**DIRECTIONS FOR THIS TASK**
Copy every line that holds the string "elaboration" from the data below.

**RECORDS SUPPLIED**
--- config.mk ---
export PLATFORM = sky130hd
export DESIGN_NAME = tagged_telemetry_deframer
export DESIGN_NICKNAME = d
export VERILOG_FILES = /design/src/hdl/ttd_pkg.sv /design/src/hdl/ttd_parser.sv /design/src/hdl/tagged_telemetry_deframer.sv
export SDC_FILE = /design/constraint.sdc
export NUM_CORES = 1
export LEC_CHECK = 0
export BUFFER_PORTS_ARGS = -buffer_cell sky130_fd_sc_hd__buf_2
export CELL_PAD_IN_SITES_DETAIL_PLACEMENT = 0
export CELL_PAD_IN_SITES_GLOBAL_PLACEMENT = 1
export CORE_ASPECT_RATIO = 1.25
export CORE_MARGIN = 5
export CORE_UTILIZATION = 43
export DETAILED_ROUTE_END_ITERATION = 12
export PLACE_DENSITY_LB_ADDON = 0.1
export SLEW_MARGIN = 20
export SYNTH_ARGS = -nofsm -noshare
export SYNTH_HDL_FRONTEND = slang
export SYNTH_HIERARCHICAL = 1
export SYNTH_SLANG_ARGS = --single-unit
--- constraint.sdc ---
create_clock -name clk_i -period 6.6 [get_ports clk_i]
set_clock_uncertainty 0.15 [all_clocks]
set_input_delay 1.98 -clock clk_i [delete_from_list [all_inputs] [get_ports clk_i]]
set_output_delay 1.98 -clock clk_i [all_outputs]
set_load 0.05 [all_outputs]
--- src/hdl/ttd_pkg.sv ---
`timescale 1ns / 1ps
// ----------------------------------------------------------------------------
// ttd_pkg: shared types and decode helpers for the telemetry deframer
// Item structs, tag codes, record sizes and the tag letter decode.
// ----------------------------------------------------------------------------
package ttd_pkg;

  // Record body sizes
  localparam int unsigned CELL_COUNT     = 4;
  localparam int unsigned SERVO_COUNT    = 4;
  localparam int unsigned COMMAND_LENGTH = 8;

  // Tag letters on the wire
  localparam logic [7:0] CHR_T = "T";
  localparam logic [7:0] CHR_N = "N";
  localparam logic [7:0] CHR_E = "E";
  localparam logic [7:0] CHR_L = "L";
  localparam logic [7:0] CHR_D = "D";
  localparam logic [7:0] CHR_A = "A";
  localparam logic [7:0] CHR_R = "R";
  localparam logic [7:0] CHR_P = "P";
  localparam logic [7:0] CHR_Y = "Y";
  localparam logic [7:0] CHR_M = "M";
  localparam logic [7:0] CHR_V = "V";
  localparam logic [7:0] CHR_H = "H";
  localparam logic [7:0] CHR_K = "K";
  localparam logic [7:0] CHR_S = "S";
  localparam logic [7:0] CHR_C = "C";
  localparam logic [7:0] CHR_F = "F";

  typedef enum logic [3:0] {
    TAG_T = 4'd0,  TAG_N = 4'd1,  TAG_E = 4'd2,  TAG_L = 4'd3,
    TAG_D = 4'd4,  TAG_A = 4'd5,  TAG_R = 4'd6,  TAG_P = 4'd7,
    TAG_Y = 4'd8,  TAG_M = 4'd9,  TAG_V = 4'd10, TAG_H = 4'd11,
    TAG_K = 4'd12, TAG_S = 4'd13, TAG_C = 4'd14, TAG_F = 4'd15
  } tag_e;

  // Element size as a byte count mod 4 (a 4-byte word wraps to zero)
  localparam logic [1:0] SIZE_WORD = 2'd0;
  localparam logic [1:0] SIZE_BYTE = 2'd1;
  localparam logic [1:0] SIZE_HALF = 2'd2;

  typedef struct packed {
    logic [7:0] rx_byte;
    logic       last_in_packet;
  } in_t;

  typedef struct packed {
    logic [3:0]  tag_code;
    logic [3:0]  element_index;
    logic [31:0] element_value;
    logic        record_done;
    logic        truncated;
  } out_t;

  // Tag letter decode
  typedef struct packed {
    logic known;
    tag_e tag;
  } tag_dec_t;

  function automatic tag_dec_t tag_of(logic [7:0] b);
    tag_dec_t r;
    r.known = 1'b1;
    r.tag   = TAG_T;
    case (b)
      CHR_T:   r.tag = TAG_T;
      CHR_N:   r.tag = TAG_N;
      CHR_E:   r.tag = TAG_E;
      CHR_L:   r.tag = TAG_L;
      CHR_D:   r.tag = TAG_D;
      CHR_A:   r.tag = TAG_A;
      CHR_R:   r.tag = TAG_R;
      CHR_P:   r.tag = TAG_P;
      CHR_Y:   r.tag = TAG_Y;
      CHR_M:   r.tag = TAG_M;
      CHR_V:   r.tag = TAG_V;
      CHR_H:   r.tag = TAG_H;
      CHR_K:   r.tag = TAG_K;
      CHR_S:   r.tag = TAG_S;
      CHR_C:   r.tag = TAG_C;
      CHR_F:   r.tag = TAG_F;
      default: r.known = 1'b0;
    endcase
    return r;
  endfunction

  function automatic logic [1:0] elem_size(tag_e t);
    logic [1:0] s;
    case (t)
      TAG_L, TAG_D, TAG_A, TAG_S, TAG_C: s = SIZE_HALF;
      TAG_F:                             s = SIZE_BYTE;
      default:                           s = SIZE_WORD;
    endcase
    return s;
  endfunction

  function automatic logic [4:0] elem_total(tag_e t);
    logic [4:0] n;
    case (t)
      TAG_L:   n = 5'(CELL_COUNT);
      TAG_D:   n = 5'(SERVO_COUNT);
      TAG_F:   n = 5'(COMMAND_LENGTH);
      default: n = 5'd1;
    endcase
    return n;
  endfunction

endpackage

--- src/hdl/ttd_parser.sv ---
`timescale 1ns / 1ps
// ----------------------------------------------------------------------------
// ttd_parser: record parse state and per-byte decode
// Tracks tag, byte and element position; builds one result per finished
// element or one truncation result when the packet ends inside a record.
// ----------------------------------------------------------------------------
module ttd_parser (
  input  logic          clk_i,
  input  logic          rst_ni,
  input  logic          step_i,
  input  ttd_pkg::in_t  item_i,
  output logic          res_valid_o,
  output ttd_pkg::out_t res_o
);
  import ttd_pkg::*;

  logic        in_body_q, in_body_d;
  tag_e        tag_q, tag_d;
  logic [1:0]  bie_q, bie_d;
  logic [3:0]  cnt_q, cnt_d;
  logic [31:0] word_q, word_d;

  tag_dec_t    dec;
  logic [1:0]  size;
  logic [4:0]  total;
  logic [1:0]  bie_n;
  logic [3:0]  cnt_n;
  logic [31:0] word_n;
  logic        elem_done;
  logic        rec_done;

  assign dec       = tag_of(item_i.rx_byte);
  assign size      = elem_size(tag_q);
  assign total     = elem_total(tag_q);
  // little-endian assembly of the current element
  assign word_n    = word_q | ({24'd0, item_i.rx_byte} << {bie_q, 3'b000});
  assign bie_n     = bie_q + 2'd1;
  assign elem_done = (bie_n == size);
  assign rec_done  = elem_done && (({1'b0, cnt_q} + 5'd1) == total);
  assign cnt_n     = elem_done ? cnt_q + 4'd1 : cnt_q;

  // next state and result
  always_comb begin
    in_body_d   = in_body_q;
    tag_d       = tag_q;
    bie_d       = bie_q;
    cnt_d       = cnt_q;
    word_d      = word_q;
    res_valid_o = 1'b0;
    res_o       = '0;
    if (step_i) begin
      if (!in_body_q) begin
        // expecting a tag; unknown letters are dropped
        if (dec.known) begin
          tag_d  = dec.tag;
          bie_d  = 2'd0;
          cnt_d  = 4'd0;
          word_d = '0;
          if (item_i.last_in_packet) begin
            // tag with no body
            res_valid_o    = 1'b1;
            res_o.tag_code = dec.tag;
            res_o.truncated = 1'b1;
          end else begin
            in_body_d = 1'b1;
          end
        end
      end else begin
        if (elem_done) begin
          bie_d  = 2'd0;
          word_d = '0;
          cnt_d  = cnt_n;
        end else begin
          bie_d  = bie_n;
          word_d = word_n;
        end
        if (item_i.last_in_packet && !rec_done) begin
          // packet ended mid-record: report and clear
          res_valid_o         = 1'b1;
          res_o.tag_code      = tag_q;
          res_o.element_index = cnt_n;
          res_o.truncated     = 1'b1;
          in_body_d           = 1'b0;
          tag_d               = TAG_T;
          bie_d               = 2'd0;
          cnt_d               = 4'd0;
          word_d              = '0;
        end else begin
          if (rec_done) begin
            in_body_d = 1'b0;
          end
          if (elem_done) begin
            res_valid_o         = 1'b1;
            res_o.tag_code      = tag_q;
            res_o.element_index = cnt_q;
            res_o.element_value = word_n;
            res_o.record_done   = rec_done;
          end
        end
      end
    end
  end

  // parse state
  always_ff @(posedge clk_i or negedge rst_ni) begin
    if (!rst_ni) begin
      in_body_q <= 1'b0;
      tag_q     <= TAG_T;
      bie_q     <= 2'd0;
      cnt_q     <= 4'd0;
      word_q    <= '0;
    end else begin
      in_body_q <= in_body_d;
      tag_q     <= tag_d;
      bie_q     <= bie_d;
      cnt_q     <= cnt_d;
      word_q    <= word_d;
    end
  end

  // end of packet always returns to tag hunting
  a_last_closes: assert property (@(posedge clk_i) disable iff (!rst_ni)
    step_i && item_i.last_in_packet |=> !in_body_q)
    else $error("record still open after last byte");

  // a completed record closes the body
  a_done_closes: assert property (@(posedge clk_i) disable iff (!rst_ni)
    res_valid_o && res_o.record_done |=> !in_body_q)
    else $error("record still open after record_done");

  // byte position stays inside the element
  a_byte_pos: assert property (@(posedge clk_i) disable iff (!rst_ni)
    in_body_q |-> (size == SIZE_WORD) || (bie_q < size))
    else $error("byte position beyond element size");

  // element count stays inside the record
  a_elem_pos: assert property (@(posedge clk_i) disable iff (!rst_ni)
    in_body_q |-> ({1'b0, cnt_q} < total))
    else $error("element count beyond record length");

endmodule

--- src/hdl/tagged_telemetry_deframer.sv ---
`timescale 1ns / 1ps
// ----------------------------------------------------------------------------
// tagged_telemetry_deframer: tagged telemetry packet parser
// Splits a received byte stream into tagged records and reports each element.
// ----------------------------------------------------------------------------
// Usage:
//   in channel  : in_valid_i / in_ready_o, one packet byte per item with a
//                 last-byte mark.
//   out channel : out_valid_o / out_ready_i, one item per finished element
//                 (tag, index, little-endian value, record_done) or one
//                 truncated item when the packet ends inside a record.
//   Path: a byte accepted into the input register is decoded and its result
//   is written to the output register, which drives out_valid_o. Throughput
//   is one byte per cycle while the output is not stalled; every byte is
//   decoded in one pass from the input register to the output register, bytes that give no result included.
//   Reset: both registers empty, parser waiting for a tag letter.
//   Stall: a held output item keeps its value; the input register holds one
//   more byte, then in_ready_o drops until out_ready_i returns.
// ----------------------------------------------------------------------------
module tagged_telemetry_deframer (
  input  logic          clk_i,
  input  logic          rst_ni,
  input  logic          in_valid_i,
  output logic          in_ready_o,
  input  ttd_pkg::in_t  in_data_i,
  output logic          out_valid_o,
  input  logic          out_ready_i,
  output ttd_pkg::out_t out_data_o
);
  import ttd_pkg::*;

  logic in_vld_q, in_vld_d;
  in_t  in_q;
  logic out_vld_q, out_vld_d;
  out_t out_q;

  logic out_free;
  logic step;
  logic res_valid;
  out_t res;

  // handshake
  assign out_free   = !out_vld_q || out_ready_i;
  assign step       = in_vld_q && out_free;
  assign in_ready_o = !in_vld_q || step;
  assign in_vld_d   = in_ready_o ? in_valid_i : in_vld_q;
  assign out_vld_d  = out_free ? (step && res_valid) : out_vld_q;

  ttd_parser u_parser (
    .clk_i       (clk_i),
    .rst_ni      (rst_ni),
    .step_i      (step),
    .item_i      (in_q),
    .res_valid_o (res_valid),
    .res_o       (res)
  );

  // valid flags
  always_ff @(posedge clk_i or negedge rst_ni) begin
    if (!rst_ni) begin
      in_vld_q  <= 1'b0;
      out_vld_q <= 1'b0;
    end else begin
      in_vld_q  <= in_vld_d;
      out_vld_q <= out_vld_d;
    end
  end

  // payload registers
  always_ff @(posedge clk_i) begin
    if (in_valid_i && in_ready_o) begin
      in_q <= in_data_i;
    end
    if (step && res_valid) begin
      out_q <= res;
    end
  end

  assign out_valid_o = out_vld_q;
  assign out_data_o  = out_q;

endmodule
=== After elaboration in Yosys (flattened, before gate mapping) ===
Index checks and enable logic that the tools add are counted.

* Output and inout port bits: 44
* Flip-flop bits (word level): 96
* Input bits: 13
* Word-level logic and storage cells: 105

* Shifts and indexed selects: 1
* $add $sub $neg: 3
* Reduce and logical (&&, ||, !) cells: 19
* Bitwise operators: 4
* Eq/ne operators: 26
* Multiplexer cells: 38

{| class="wikitable"
|+ Operators by type and width
! operator !! count
|-
| $eq 8x7->1 const B || 16
|-
| $mux 32 || 4
|-
| $pmux 4 s15 || 1
|-
| $mux 4 || 11
|-
| $mux 41 || 1
|-
| $or 32x32->32 || 1
|-
| $shl 8x5->32 || 1
|-
| $reduce_or 16->1 || 1
|-
| $mux 1 || 14
|-
| $eq 4x4->1 const B || 3
|-
| $eq 4x3->1 const B || 2
|-
| $mux 2 || 4
|-
| $mux 8 || 1
|-
| $pmux 4 s2 || 1
|-
| $reduce_and 3->1 || 2
|-
| $add 4x1->5 const B || 1
|-
| $eq 5x4->1 || 1
|-
| $logic_and 1x1->1 || 5
|-
| $reduce_or 5->1 || 1
|-
| $add 4x1->4 const B || 1
|-
| $eq 4x2->1 const B || 1
|-
| $pmux 2 s2 || 1
|-
| $reduce_and 2->1 || 2
|-
| $reduce_or 4->1 || 1
|-
| other kinds (9) || 14
|}

=== Longest topological paths before layout ===
Gate-level depths: netlist of the first run.

* Depth after elaboration: 11
* Mapped depth: 11
* Gate-level depth less buffers: 8

=== Hierarchy ===
Netlist of the first run, hierarchy kept.

{| class="wikitable"
|+ Modules (own cells, without submodules)
! module !! instances !! cells an instance !! area each (µm²) !! sequential area each (µm²)
|-
| ttd_parser || 1 || 372 || 3078.0 || 1076.0
|-
| tagged_telemetry_deframer || 1 || 61 || 1642.8 || 1581.5
|}

=== Worst setup path before layout of the first run ===
Ideal clock, no wire load.

* Kind: input to register
* Start point: in out_ready_i
* End point: reg out_q (netlist bit out_data_o[0]) (enable)
* Setup slack: 1.094 ns
* Data arrival time: 4.909 ns
* Stages: 8
* Library setup time: 0.447 ns
* Required time: 6.003 ns
* Cells stage by stage: nand2b_1 -> and2_1 -> a21boi_2 -> buf_4 -> buf_4 -> nor2b_1 -> nand2_1 -> nor2b_1

* Word-level cells in the longest chain between the ends: 4

{| class="wikitable"
|+ RTL lines
! element !! RTL line !! text
|-
| start: declaration || tagged_telemetry_deframer.sv:27 || <nowiki>input logic out_ready_i,</nowiki>
|-
| $logic_or 1x1->1 || tagged_telemetry_deframer.sv:43 || <nowiki>assign out_free = !out_vld_q || out_ready_i;</nowiki>
|-
| $logic_and 1x1->1 || tagged_telemetry_deframer.sv:44 || <nowiki>assign step = in_vld_q && out_free;</nowiki>
|-
| net step || tagged_telemetry_deframer.sv:38 || <nowiki>logic step;</nowiki>
|-
| $mux 1 || ttd_parser.sv:51 || <nowiki>if (step_i) begin</nowiki>
|-
| net res_valid || tagged_telemetry_deframer.sv:39 || <nowiki>logic res_valid;</nowiki>
|-
| $logic_and 1x1->1 || tagged_telemetry_deframer.sv:74 || <nowiki>if (step && res_valid) begin</nowiki>
|-
| end signal: assignment || tagged_telemetry_deframer.sv:75 || <nowiki>out_q <= res;</nowiki>
|-
| end: declaration || tagged_telemetry_deframer.sv:35 || <nowiki>out_t out_q;</nowiki>
|}

The timed path passes the listed nets, and every way through them passes these cells.
A chain may end at the register's enable or synchronous reset.

=== Final worst setup path of the first run ===
* Start point: in out_ready_i
* End point: out in_ready_o

* Word-level cells in the longest chain between the ends: 3

{| class="wikitable"
|+ RTL lines
! element !! RTL line !! text
|-
| $logic_or 1x1->1 || tagged_telemetry_deframer.sv:43 ||
|-
| $logic_and 1x1->1 || tagged_telemetry_deframer.sv:44 ||
|-
| $logic_or 1x1->1 || tagged_telemetry_deframer.sv:45 || <nowiki>assign in_ready_o = !in_vld_q || step;</nowiki>
|-
| end: declaration || tagged_telemetry_deframer.sv:24 || <nowiki>output logic in_ready_o,</nowiki>
|}

No other way between the ends.

==> flow_summary_export.csv, run 1 <==
group,metric,value,unit
worst_setup_path,crit_type,"primary input to output pin",
clock_tree,htree_levels,3,
timing,finalWorstPathRequiredPeriod,4600,ps
worst_setup_path,critical_path.cell_chain,"buf_2 > nand3b_4 > buf_2",
timing,finalSetupTns,0,ps
clock_tree,buffer_depth_of_the_longest_clock_path,2,
worst_setup_path,timing.critical_path.required,4470,ps
timing,finish_stage_setup_viols,0,
clock_tree,tritoncts,"yes",
worst_setup_path,critPathMostFrequentCell,"sky130_fd_sc_hd__buf_2",
global_routing,global_route.usage.total,16.3,%
drt,drt-wirelength-per-cell,17.3,um
drt,via_per_inst,5.67,
synth,netlist_top_cells_count,"sky130_fd_sc_hd__edfxtp_1, sky130_fd_sc_hd__dfrtp_1, sky130_fd_sc_hd__nor2_1",
power,seq_power_share,48.7,%
floorplan,total_number_of_placement_rows,42,
clock_tree,clkLatencyLatePin,350,ps
layout,fill_cells,1029,
power,clockPowerShare,36.7,%
drt,routed-via-count,3370,
power,power.switching_fraction,28.1,%
timing,fin_crit_sh,69.6,%
floorplan,boundaryPins,57,
clock_tree,cts_repair_resize_count,0,
drt,drc,0,
power,portion_of_total_power_attributed_to_combinational_logic,14.6,%
floorplan,floorplan.die.height,127,um
placed_design,detailed_place_hpwl,6600,um
synth,post_synth_and_or_nand_nor_area_fraction,16.9,%
global_routing,grt_pass1_vias,3386,
status,outcome,"complete, no violations",
worst_setup_path,timing.critical_path.arrival,2470,ps
drt,route.final.wire_length,10300,um
layout,design.final.nets,471,
placed_design,placed_cell_area,0.00495,mm^2
floorplan,chipWidth,104,um
synth,synthDominantAreaCellType,"sky130_fd_sc_hd__edfxtp_1",
timing,report.final.slew_viol_count,0,
global_routing,gr-total-overflow,0,
synth,number_of_enable_flip_flop_cells_after_synthesis,51,
layout,share_of_post_route_cells_with_drive_strength_above_1,27.3,%
synth,synth.yosys.warnings,6,
global_routing,wire_length_of_the_first_global_routing_pass,17500,um
synth,muxShareOfSynthArea,1.33,%
power,p_int,1.10,mW
drt,detailedRoute.firstIterationViolations,234,
timing,worst_slew_margin_rel,26.8,%
timing,setup_slack,2000,ps
drt,drtPass1Iterations,5,
flow_run,drv_cap,0,
power,power.leakage,2.11,nW
global_routing,grt_start_max_net_pins,46,
layout,antenna_cells,0,
synth,dominant_cells_by_area_after_synthesis,"sky130_fd_sc_hd__edfxtp_1, sky130_fd_sc_hd__dfrtp_1, sky130_fd_sc_hd__a31oi_1, sky130_fd_sc_hd__a21oi_1, sky130_fd_sc_hd__nor2_2",
worst_setup_path,endpoint_kind_of_the_worst_setup_timing_path,"output pin",
clock_tree,cts_root_buffer,"sky130_fd_sc_hd__clkbuf_16",
synth,synth-adder-area-share,0.265,%
worst_setup_path,worst-path-max-fanout,3,
power,totalPowerFinal,1.53,mW
synth,post_synth_xor_area_fraction,1.59,%
worst_setup_path,timing.critical_path.slowest_cell_delay,260,ps
power,power.density,288,mW/mm^2
drt,drt.antenna.violating_nets,0,
floorplan,design.die.area,0.0132,mm^2
layout,multi_input_area,0.00181,mm^2
placed_design,preCtsSetupSlack,1760,ps
hold_path,worstHoldPathType,"register to register",
power,peakVddDrop,0.122,mV
synth,area_share_of_the_leading_cell_type_in_the_synthesized_netlist,32.4,%
synth,synth_top_family_by_area,"compound AO/OA/AOI/OAI gates",
synth,ys_async_sr_fraction,46.9,%
timing,grt_setup_unrepaired,"false",
synth,yosys_most_used_dff,"sky130_fd_sc_hd__edfxtp_1",
synth,synthesis.instances,433,
worst_setup_path,crit_path_start_kind,"primary input",
layout,layout-area-overhead-vs-synth,12.4,%
power,p_switching,0.430,mW
floorplan,placeableCoreArea,0.0107,mm^2
synth,syn-mean-instance-area,10.9,um^2
clock_tree,numClockSinks,96,
clock_tree,worst_setup_hold_path_clk_slew,60,ps
timing,worstMarginPinSlew,1090,ps
synth,synth_compound_gate_area_share,18.0,%
timing,hold_viol_final,0,
synth,cell_area_after_synthesis,0.00472,mm^2
synth,synth.lib_cells_used.distinct,65,
clock_tree,ctsHoldBuffers,0,
timing,maxClockFrequency,218,MHz
synth,seq_area_frac_synth,56.3,%
clock_tree,cts_made_buffers,9,
placed_design,gp_congestion,0.790,
synth,leading_cell_type_by_number_of_instances_after_synthesis,"sky130_fd_sc_hd__edfxtp_1",
global_routing,initial_antenna_violation_count,0,
worst_setup_path,cpMaxStageDelayCell,"sky130_fd_sc_hd__buf_2",
synth,postSynthNetCount,447,
placed_design,portBuffers,56,
layout,post-route-cell-area,0.00531,mm^2
synth,synth-seq-cells,96,
layout,area.sequential,0.00266,mm^2
clock_tree,postCtsSetupBuffers,0,
floorplan,floorplan.initialDensity,44.3,%
[critical path: cells and delay by family]
family                 cells  cell delay (ps)
buffers and inverters      2              350
and+or+nand+nor            1              130
[worst paths after layout]
check	startpoint	end	slack [ps]	cells past startpoint
max in group asynchronous	rst_ni	u_parser/word_q[16]	4390	1
worst min-delay path	u_parser/word_q[17]	u_parser/word_q[17]	350	2
worst max register to register	u_parser/bie_q[1]	out_data_o[17]	2940	9
worst max-delay path	out_ready_i	in_ready_o	2000	3
min in group asynchronous	rst_ni	u_parser/cnt_q[1]	1490	1
worst min register to register	u_parser/word_q[17]	u_parser/word_q[17]	350	2
[power by group through the flow]
| stage | combinational (mW) | sequential [mW] | clock [mW] |
|---|---|---|---|
| 6_report | 0.223 | 0.745 | 0.561 |
| 5_1_grt | 0.250 | 0.753 | 0.599 |
| 4_1_cts | 0.223 | 0.744 | 0.573 |
| 3_5_place_dp | 0.221 | 0.757 | 0 |
| 3_3_place_gp | 0.219 | 0.754 | 0 |
| 2_1_floorplan | 0.199 | 0.727 | 0 |
[stage by stage]
step	cells	util, %	hold WS (ps)
after floorplan	433	-	313
after global placement	577	46.4	325
after detailed placement	577	46.4	332
after CTS	593	49.4	348
after global routing	594	49.7	352
final	594	49.7	345
[cells by family (layout without fill, tap and decap cells)]
kind of cell / Yosys count / after routing
adder cells (fa/ha/maj): 1 / 1
XOR/XNOR: 7 / 7
flip-flops: 96 / 96
AND/OR/NAND/NOR: 143 / 143
buffers and inverters: 53 / 82
multiplexers: 6 / 6
AO/OA/AOI/OAI: 127 / 127
[per-layer routing]
| metal | vias to the layer above | track usage (%) | wire [um] |
|---|---|---|---|
| met3 | 22 | 4.49 | 372 |
| li1 | 1623 | - | - |
| met5 | - | 0 | 0 |
| met2 | 60 | 26.9 | 5060 |
| met4 | 0 | 6.33 | 282 |
| met1 | 1665 | 20.4 | 4550 |
[registers in the layout (all words and copies together), names as in the netlist]
register	flops
u_parser/tag_q	4
u_parser/bie_q	2
in_q	9
out_data_o	42
u_parser/cnt_q	4
u_parser/in_body_q	1
u_parser/word_q	32
in_vld_q	1
out_valid_o	1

**EXERCISE SOLUTION**
=== After elaboration in Yosys (flattened, before gate mapping) ===
* Depth after elaboration: 11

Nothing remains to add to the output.